The field portion of the campaign is based in Grand Mesa and Senator Beck Basin. Scientists will use measurement and sampling procedures that will allow the team to validate the remotely-sensed measurements acquired by the multiple sensors on the various aircraft. Traditional and high-tech equipment is being used for the ground campaign, including snow pits and remote sensing instruments hoisted 40 feet in the air on boom trucks.
"The big challenge to the ground campaign is collecting high-quality field measurements while keeping everyone safe and healthy in these harsh environments," said Kelly Elder, research hydrologist with the U.S. Forest Service's Rocky Mountain Research Station, Fort Collins, Colorado, who is leading the overall ground campaign.

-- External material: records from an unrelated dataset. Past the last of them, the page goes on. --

[src/rtl/dfq_pkg.sv]
// shared types, constants and cosine table functions of the dct quantizer
package dfq_pkg;

    localparam int BLOCK_N_DEF        = 8;
    localparam int COEF_FRAC_BITS_DEF = 14;
    localparam int SAMPLE_W           = 8;
    localparam int LEVEL_W            = 12;
    localparam int QSHIFT_W           = 4;
    localparam int LEVEL_MAX          = 2047;
    localparam int LEVEL_MIN          = -2048;

    localparam longint unsigned PI_Q30  = 64'd3373259426;
    localparam longint unsigned ONE_Q30 = 64'd1073741824;

    // one loaded block waiting for the transform
    typedef struct packed {
        logic                bank;
        logic [QSHIFT_W-1:0] qshift;
    } t_job;

    // restoring divide, used only while elaborating the table
    function automatic longint unsigned udiv(input longint unsigned a,
                                             input longint unsigned b);
        longint unsigned q;
        longint unsigned rem;
        q   = 64'd0;
        rem = 64'd0;
        for (int i = 63; i >= 0; i--) begin
            rem = {rem[62:0], a[i]};
            if (rem >= b) begin
                rem  = rem - b;
                q[i] = 1'b1;
            end
        end
        return q;
    endfunction

    // integer square root
    function automatic longint unsigned isqrt64(input longint unsigned v_in);
        longint unsigned v;
        longint unsigned res;
        longint unsigned bt;
        v   = v_in;
        res = 64'd0;
        bt  = 64'd1 << 62;
        while (bt > v) bt = bt >> 2;
        while (bt != 64'd0) begin
            if (v >= res + bt) begin
                v   = v - (res + bt);
                res = (res >> 1) + bt;
            end else begin
                res = res >> 1;
            end
            bt = bt >> 2;
        end
        return res;
    endfunction

    // cos(pi*m/(2n)) in q30 by a taylor series
    function automatic longint unsigned cos_q30(input int m, input int n);
        longint unsigned x;
        longint unsigned x2;
        longint unsigned term;
        longint          sum;
        bit              neg;
        x    = udiv(PI_Q30 * longint'(m), longint'(2 * n));
        x2   = (x * x) >> 30;
        term = ONE_Q30;
        sum  = longint'(ONE_Q30);
        neg  = 1'b1;
        for (int k = 1; k <= 12; k++) begin
            term = udiv((term * x2) >> 30, longint'((2 * k - 1) * (2 * k)));
            if (neg) sum = sum - longint'(term);
            else sum = sum + longint'(term);
            neg = !neg;
        end
        if (sum < 0) sum = 0;
        if (sum > longint'(ONE_Q30)) sum = longint'(ONE_Q30);
        return longint'(sum);
    endfunction

    // orthonormal dct-ii basis entry (i, j), scaled by 2^f, rounded
    function automatic int cos_coef(input int n, input int f, input int i, input int j);
        longint unsigned s0;
        longint unsigned s1;
        longint unsigned mag;
        longint unsigned mm;
        int              m;
        int              shift;
        bit              neg;
        s0    = isqrt64(udiv(64'd1 << 60, longint'(n)));
        s1    = isqrt64(udiv(64'd1 << 61, longint'(n)));
        shift = 60 - f;
        mm    = longint'((2 * j + 1) * i);
        mm    = mm - udiv(mm, longint'(4 * n)) * longint'(4 * n);
        m     = int'(mm);
        neg   = 1'b0;
        if (m > 2 * n) m = 4 * n - m;
        if (m > n) begin
            m   = 2 * n - m;
            neg = 1'b1;
        end
        if (i == 0) mag = s0 * ONE_Q30;
        else mag = s1 * cos_q30(m, n);
        mag = (mag + (64'd1 << (shift - 1))) >> shift;
        return neg ? -int'(mag) : int'(mag);
    endfunction

endpackage
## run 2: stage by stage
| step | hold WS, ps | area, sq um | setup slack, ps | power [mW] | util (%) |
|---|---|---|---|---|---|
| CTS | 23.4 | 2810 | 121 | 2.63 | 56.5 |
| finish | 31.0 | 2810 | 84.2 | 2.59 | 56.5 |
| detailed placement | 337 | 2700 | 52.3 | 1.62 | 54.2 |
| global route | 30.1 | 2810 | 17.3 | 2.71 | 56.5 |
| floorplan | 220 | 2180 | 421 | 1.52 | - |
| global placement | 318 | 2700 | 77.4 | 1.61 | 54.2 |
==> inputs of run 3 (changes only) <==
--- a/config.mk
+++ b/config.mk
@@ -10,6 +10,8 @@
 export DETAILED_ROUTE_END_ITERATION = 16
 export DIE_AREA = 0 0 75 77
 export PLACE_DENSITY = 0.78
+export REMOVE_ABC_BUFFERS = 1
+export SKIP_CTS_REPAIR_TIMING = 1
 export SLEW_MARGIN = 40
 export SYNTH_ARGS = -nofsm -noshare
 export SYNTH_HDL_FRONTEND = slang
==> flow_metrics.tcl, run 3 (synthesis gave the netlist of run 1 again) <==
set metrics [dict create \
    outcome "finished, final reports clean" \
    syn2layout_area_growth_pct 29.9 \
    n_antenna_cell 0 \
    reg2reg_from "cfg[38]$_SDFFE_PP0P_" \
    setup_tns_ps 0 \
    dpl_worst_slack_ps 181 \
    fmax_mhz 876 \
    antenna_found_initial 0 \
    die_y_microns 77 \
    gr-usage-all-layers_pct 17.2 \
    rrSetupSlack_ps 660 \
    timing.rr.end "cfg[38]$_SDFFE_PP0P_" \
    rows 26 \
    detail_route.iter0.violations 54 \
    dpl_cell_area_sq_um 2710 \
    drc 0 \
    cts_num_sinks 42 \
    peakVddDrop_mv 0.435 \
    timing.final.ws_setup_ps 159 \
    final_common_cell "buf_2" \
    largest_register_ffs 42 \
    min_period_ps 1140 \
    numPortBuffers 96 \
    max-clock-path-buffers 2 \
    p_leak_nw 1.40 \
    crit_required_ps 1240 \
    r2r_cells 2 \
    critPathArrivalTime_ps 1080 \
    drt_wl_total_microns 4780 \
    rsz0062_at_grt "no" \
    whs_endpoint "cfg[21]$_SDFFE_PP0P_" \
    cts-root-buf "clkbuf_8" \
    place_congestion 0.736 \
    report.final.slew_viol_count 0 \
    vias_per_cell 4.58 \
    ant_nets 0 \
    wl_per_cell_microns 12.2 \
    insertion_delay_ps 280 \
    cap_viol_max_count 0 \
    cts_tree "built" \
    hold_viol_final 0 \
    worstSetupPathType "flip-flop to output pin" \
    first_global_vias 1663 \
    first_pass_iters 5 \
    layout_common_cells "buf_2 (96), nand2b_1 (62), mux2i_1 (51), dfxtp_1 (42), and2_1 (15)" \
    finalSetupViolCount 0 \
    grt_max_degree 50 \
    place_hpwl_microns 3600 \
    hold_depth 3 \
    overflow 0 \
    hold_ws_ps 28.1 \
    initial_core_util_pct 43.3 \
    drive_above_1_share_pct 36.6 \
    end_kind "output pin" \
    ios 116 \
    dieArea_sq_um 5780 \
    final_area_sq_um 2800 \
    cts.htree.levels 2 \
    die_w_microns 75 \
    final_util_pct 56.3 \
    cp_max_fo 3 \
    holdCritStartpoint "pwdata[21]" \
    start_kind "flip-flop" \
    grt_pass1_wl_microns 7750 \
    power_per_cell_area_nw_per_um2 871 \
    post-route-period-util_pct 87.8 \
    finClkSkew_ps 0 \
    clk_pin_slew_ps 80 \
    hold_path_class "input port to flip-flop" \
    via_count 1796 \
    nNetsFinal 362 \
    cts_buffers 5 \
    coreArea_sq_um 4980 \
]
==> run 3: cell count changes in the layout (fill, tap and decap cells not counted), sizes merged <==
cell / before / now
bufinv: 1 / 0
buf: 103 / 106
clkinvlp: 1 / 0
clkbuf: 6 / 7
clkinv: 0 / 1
`config.mk`:
```
export PLATFORM = sky130hd
export DESIGN_NAME = ljx_isqrt_pipe
export DESIGN_NICKNAME = d
export VERILOG_FILES = /design/src/ljx_pkg.sv /design/src/ljx_isqrt_pipe.sv
export SDC_FILE = /design/constraint.sdc
export NUM_CORES = 2
export LEC_CHECK = 0
export BUFFER_PORTS_ARGS = -buffer_cell sky130_fd_sc_hd__buf_2
export CORE_MARGIN = 4
export CORE_UTILIZATION = 50
export DETAILED_ROUTE_END_ITERATION = 16
export HOLD_SLACK_MARGIN = 0.06
export PLACE_DENSITY_LB_ADDON = 0.1
export SYNTH_ARGS = -nofsm -noshare
export SYNTH_HDL_FRONTEND = slang
export SYNTH_SLANG_ARGS = --single-unit
```
`constraint.sdc`:
```
create_clock -name clk -period 50.6 [get_ports clk]
set_input_delay 2.53 -clock clk [delete_from_list [all_inputs] [get_ports clk]]
set_output_delay 2.53 -clock clk [all_outputs]
set_load 0.005 [all_outputs]
```
**config.mk**
```make
export PLATFORM = sky130hd
export DESIGN_NAME = trusted_mac_table_lru
export DESIGN_NICKNAME = d
export VERILOG_FILES = /design/src/hw/rtl/tmtl_pkg.sv /design/src/hw/rtl/trusted_mac_table_lru.sv /design/src/hw/rtl/tmtl_ram.sv
export VERILOG_INCLUDE_DIRS = /design/src /design/src/hw/rtl
export SDC_FILE = /design/constraint.sdc
export NUM_CORES = 1
export LEC_CHECK = 0
export BUFFER_PORTS_ARGS = -buffer_cell sky130_fd_sc_hd__buf_2
export CAP_MARGIN = 25
export CORE_ASPECT_RATIO = 0.5
export CORE_MARGIN = 4
export CORE_UTILIZATION = 55
export DETAILED_ROUTE_END_ITERATION = 10
export GPL_TIMING_DRIVEN = 0
export PLACE_DENSITY_LB_ADDON = 0.2
export SLEW_MARGIN = 30
export SYNTH_ARGS = -nofsm -noshare
export SYNTH_HDL_FRONTEND = slang
export SYNTH_HIERARCHICAL = 1
export SYNTH_SLANG_ARGS = --single-unit
```
**constraint.sdc**
```tcl
create_clock -name clk -period 4.8 [get_ports clk]
set_input_delay 0 -clock clk [delete_from_list [all_inputs] [get_ports clk]]
set_output_delay 0 -clock clk [all_outputs]
set_load 0.03 [all_outputs]
```
**src/hw/rtl/assert_macros.svh**
```systemverilog
// Assertion macros used by trusted_mac_table_lru.
`ifndef ASSERT_MACROS_SVH
`define ASSERT_MACROS_SVH

// Same-cycle implication, disabled while reset is high.
`define ASSERT_IMPLIES(label, clk, rst, ante, cons) \
  label: assert property (@(posedge clk) disable iff (rst) (ante) |-> (cons)) \
    else $error("same-cycle implication failed");

// Next-cycle implication, disabled while reset is high.
`define ASSERT_NEXT(label, clk, rst, ante, cons) \
  label: assert property (@(posedge clk) disable iff (rst) (ante) |=> (cons)) \
    else $error("next-cycle implication failed");

`endif

```
**src/hw/rtl/tmtl_pkg.sv**
```systemverilog
// Types and constants of the trusted address table.
`default_nettype none

package tmtl_pkg;

  localparam int SLOTS_DEF = 8;
  localparam int ADDR_W    = 48;
  localparam int STAMP_W   = 32;
  localparam int IDX_W     = 3;

  localparam logic FUNC_CHECK = 1'b0;
  localparam logic FUNC_PAIR  = 1'b1;

  typedef enum logic [1:0] {
    ST_IDLE,
    ST_SCAN,
    ST_WRITE
  } state_t;

  typedef struct packed {
    logic               func;
    logic [ADDR_W-1:0]  sender;
    logic [STAMP_W-1:0] now_ms;
  } req_t;

  typedef struct packed {
    logic             accepted;
    logic             hit;
    logic [IDX_W-1:0] slot_index;
    logic             wrote_entry;
    logic             evicted_valid;
  } rsp_t;

endpackage

`default_nettype wire

```
**src/hw/rtl/trusted_mac_table_lru.sv**
```systemverilog
// Trusted source address table: lookup, stamp refresh and LRU replacement.
// A request is taken while idle; the block scans every slot, then writes and raises done.
// It takes no new request while busy; the scan reads one slot per cycle from the
//   address and stamp RAMs through a single compare unit.
// Reset (synchronous, active high) clears all valid bits, so the table is empty.
// Results are strobed on done for one cycle; the receiver cannot stall.
`default_nettype none
`include "assert_macros.svh"

module trusted_mac_table_lru #(
  parameter int SLOTS = tmtl_pkg::SLOTS_DEF
) (
  input  wire logic          clk,
  input  wire logic          rst,
  input  wire logic          start,
  output logic               busy,
  input  wire tmtl_pkg::req_t req,
  output logic               done,
  output tmtl_pkg::rsp_t     rsp
);

  import tmtl_pkg::*;

  localparam int IW = (SLOTS > 1) ? $clog2(SLOTS) : 1;
  localparam int CW = $clog2(SLOTS + 1);

  state_t state, state_next;
  logic [CW-1:0]      cnt;
  logic [SLOTS-1:0]   valid;
  req_t               item;

  logic               found;
  logic               empty_found;
  logic [IW-1:0]      match_idx;
  logic [IW-1:0]      empty_idx;
  logic [IW-1:0]      min_idx;
  logic [STAMP_W-1:0] min_stamp;

  logic [ADDR_W-1:0]  addr_rd;
  logic [STAMP_W-1:0] stamp_rd;
  logic [IW-1:0]      rd_idx;
  logic [IW-1:0]      cur_idx;
  logic [IW-1:0]      victim_idx;
  logic [IW-1:0]      wr_idx;
  logic               addr_we;
  logic               stamp_we;
  logic               take;
  logic               scan_last;
  rsp_t               rsp_next;
  logic [IW+2:0]      match_ext;
  logic [IW+2:0]      victim_ext;

  assign take      = start && !busy;
  assign scan_last = (cnt == CW'(SLOTS));
  assign cur_idx   = IW'(cnt - CW'(1));
  assign rd_idx    = (cnt < CW'(SLOTS)) ? IW'(cnt) : '0;
  assign victim_idx = empty_found ? empty_idx : min_idx;
  assign match_ext  = {3'b000, match_idx};
  assign victim_ext = {3'b000, victim_idx};

  tmtl_ram #(.WIDTH(ADDR_W), .DEPTH(SLOTS), .AW(IW)) u_addr_ram (
    .clk   (clk),
    .we    (addr_we),
    .waddr (wr_idx),
    .wdata (item.sender),
    .raddr (rd_idx),
    .rdata (addr_rd)
  );

  tmtl_ram #(.WIDTH(STAMP_W), .DEPTH(SLOTS), .AW(IW)) u_stamp_ram (
    .clk   (clk),
    .we    (stamp_we),
    .waddr (wr_idx),
    .wdata (item.now_ms),
    .raddr (rd_idx),
    .rdata (stamp_rd)
  );

  // Next state.
  always_comb begin
    state_next = state;
    case (state)
      ST_IDLE:  if (take) state_next = ST_SCAN;
      ST_SCAN:  if (scan_last) state_next = ST_WRITE;
      ST_WRITE: state_next = ST_IDLE;
      default:  state_next = ST_IDLE;
    endcase
  end

  // Outputs and table updates.
  always_comb begin
    busy     = (state != ST_IDLE);
    addr_we  = 1'b0;
    stamp_we = 1'b0;
    wr_idx   = found ? match_idx : victim_idx;
    rsp_next = '0;
    case (state)
      ST_WRITE: begin
        if (found) begin
          stamp_we            = (item.func == FUNC_CHECK);
          rsp_next.accepted   = 1'b1;
          rsp_next.hit        = 1'b1;
          rsp_next.slot_index = match_ext[2:0];
        end else if (item.func == FUNC_PAIR) begin
          addr_we                = 1'b1;
          stamp_we               = 1'b1;
          rsp_next.accepted      = 1'b1;
          rsp_next.wrote_entry   = 1'b1;
          rsp_next.slot_index    = victim_ext[2:0];
          rsp_next.evicted_valid = !empty_found;
        end
      end
      default: ;
    endcase
  end

  // Control state.
  always_ff @(posedge clk) begin
    if (rst) begin
      state       <= ST_IDLE;
      cnt         <= '0;
      valid       <= '0;
      done        <= 1'b0;
      found       <= 1'b0;
      empty_found <= 1'b0;
    end else begin
      state <= state_next;
      done  <= (state == ST_WRITE);
      case (state)
        ST_IDLE: begin
          cnt         <= '0;
          found       <= 1'b0;
          empty_found <= 1'b0;
        end
        ST_SCAN: begin
          cnt <= cnt + CW'(1);
          // Read data is registered and arrives in the cycle after its read address.
          if (cnt != '0) begin
            if (valid[cur_idx] && addr_rd == item.sender && !found) begin
              found <= 1'b1;
            end
            if (!valid[cur_idx] && !empty_found) begin
              empty_found <= 1'b1;
            end
          end
        end
        ST_WRITE: begin
          if (addr_we) begin
            valid[wr_idx] <= 1'b1;
          end
        end
        default: ;
      endcase
    end
  end

  // Payload.
  always_ff @(posedge clk) begin
    if (take) begin
      item <= req;
    end
    if (state == ST_SCAN && cnt != '0) begin
      if (valid[cur_idx] && addr_rd == item.sender && !found) begin
        match_idx <= cur_idx;
      end
      if (!valid[cur_idx] && !empty_found) begin
        empty_idx <= cur_idx;
      end
      // Strict less keeps the lowest index on ties; slot 0 seeds the minimum.
      if (cnt == CW'(1) || stamp_rd < min_stamp) begin
        min_stamp <= stamp_rd;
        min_idx   <= cur_idx;
      end
    end
    if (state == ST_WRITE) begin
      rsp <= rsp_next;
    end
  end

  `ASSERT_NEXT(a_take_busy, clk, rst, take, busy)
  `ASSERT_NEXT(a_write_done, clk, rst, state == ST_WRITE, done && !busy)
  `ASSERT_IMPLIES(a_hit_no_write, clk, rst, done && rsp.hit,
                  rsp.accepted && !rsp.wrote_entry && !rsp.evicted_valid)
  `ASSERT_IMPLIES(a_write_accepts, clk, rst, done && rsp.wrote_entry,
                  rsp.accepted && !rsp.hit)

endmodule

`default_nettype wire

```
**src/hw/rtl/tmtl_ram.sv**
```systemverilog
// Generic single-write, single-read RAM with registered read data.
`default_nettype none

module tmtl_ram #(
  parameter int WIDTH = 32,
  parameter int DEPTH = 8,
  parameter int AW    = (DEPTH > 1) ? $clog2(DEPTH) : 1
) (
  input  wire logic             clk,
  input  wire logic             we,
  input  wire logic [AW-1:0]    waddr,
  input  wire logic [WIDTH-1:0] wdata,
  input  wire logic [AW-1:0]    raddr,
  output logic      [WIDTH-1:0] rdata
);

  logic [WIDTH-1:0] mem [DEPTH];

  always_ff @(posedge clk) begin
    if (we) begin
      mem[waddr] <= wdata;
    end
    rdata <= mem[raddr];
  end

endmodule

`default_nettype wire
```
==> run metrics, run 1 <==
Hold/Removal Path Class=in -> reg; number of synthesis warnings=6; Worst Max-Slew Pin Slew=1.04 ns; crit path launch type=register; DP HPWL=41,800 um; Worst Hold End=item[80]; Clock Sinks=866; Reg clk slew, reported paths=0.07 ns; proportion of layout cells with a drive suffix above 1=0.290; Die Ht=179 um; nets@finish=1,874; R2R Setup Slk=1.18 ns; Finished Cell Area=38,400 um^2; drt wl/cell=24.8 um; status=finished clean; R2R depth=9; Mean Syn Cell Area=22.4 um^2; Synth Instances=1,441; Post-CTS Setup Inserts=0; unique cell type count in the Yosys netlist=47; Slew Viols, Final=0; routability cong.=0.778; RR Endpoint=min_stamp[13]; Post-synth EDFFs=769; final worst path period need=3.62 ns; number of global-route vias before repair=15,580; P&R area growth vs syn=19.1%; crit end category=register; CTS H-tree depth=3; DIE WIDTH=350 um; GRT Overall Usage=0.210; Remaining DRCs=0; Die ar.=62,700 um^2; CP required=5.10 ns; Longest Clk Path Bufs=3; Boundary Pins=93; Syn Nets=1,560; fin crit share=0.753; area of the multi-input gates=6820 um^2; total congestion overflow=0; row cnt=62; P per Cell Area=387 nW/um^2; CTS-repair resized insts=0; Yosys reg bits=866; Num CTS Buffers=74; most frequent cells in the layout=edfxtp_1 (769), mux4_2 (117), buf_2 (109); final wirelength=64,200 um; Hold Crit Depth=2; initial antenna violation count=0; Synth Cell Area=32,200 um^2; skew final=0.0177 ns; via count=14,783; Max-slew headroom=0.308; Leak=12.9 nW; hold path startpoint=req[80]; initial core utilization=0.559; CORE AREA=57,600 um^2; largest net degree at the start of global routing=21; drt first pass iters=5; diode count=0; VDD IR-drop max=0.224 mV; final hold vios=0; Starting DRT DRC Count=1,173; Hold Buf Count CTS=83; register area=25,000 um^2; first-pass GRT wire length=96,500 um; fraction of registers with async set/reset=0; max_cap viols=0; critical-path maximum fanout=20; IO buf count=91; CTS tree=done; fillers=3,542; ANT nets after route=0; clock tree root buffer cell=clkbuf_16; clock latency on the worst-skew pair=0.60 ns; Non-Filler Instances=2,584; Seq/Total Area, Yosys=0.777; placed cells=2,364; placed cell area=35,100 um^2; Setup CP Type=reg -> reg; worst hold margin=0.104 ns; CP Data Arrival Time=3.92 ns; RSZ-0062 raised after global routing=no; leading cell type in the layout, fill and taps excluded=edfxtp_1; vias per cell=5.72; reg-to-reg startpoint=min_stamp[9]; maximum clock frequency=277 MHz; commonest register cell after synthesis=edfxtp_1; Setup violations, final=0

Scientists will be working above 10,000 feet in potentially windy and freezing conditions up to 10 hours a day. They need snow goggles or sunglasses to protect their eyes. Hypothermia is a very real threat, so researchers wear special clothing designed to wick away sweat and keep them dry. The teams use snowshoes, skis and snowmobiles to access the ground measurement locations on Grand Mesa and Senator Beck Basin.
The Senator Beck Research Basin study area is near the headwaters of the Rio Grande River Basin. "Its research areas are the first major mountain systems downwind of the desert Southwest and Colorado Plateau, making it an ideal place to study the effects of dust on snowmelt," said Hans-Peter Marshall, of Boise State University, who is leading ground operations in Senator Beck Research Basin. "Grand Mesa was chosen for its flatness and range of forest conditions," said Chris Hiemstra, a research physicist with the U.S. Army Corps of Engineers, and the lead for the Grand Mesa ground operations. The variety of terrain and environments make the ground sites good models for developing global measurements of snow.
Ground equipment was installed in September 2016, before snow started to fall. A ground site near a campground will host specialized equipment too large to move around. This Local Scale Observation Site effort is led by Ludovic Brucker from NASA Goddard. Teams of 50 researchers are making ground measurements, rotating in and out of the field every week over a three-week period.
Data acquired from the SnowEx campaign will be stored at the National Snow and Ice Data Center in Boulder, Colorado, and will be available to anyone at no cost, as is the case with all NASA data. After the field work, SnowEx scientists will analyze data and recommend to NASA how to proceed in the next few years. "This campaign will generate the best ideas from the global community of snow experts," Kim said. Senator Beck Basin is managed by the Center for Snow and Avalanche Studies CSAS, a non-profit organization that hosts research studies on snowpack at the basin.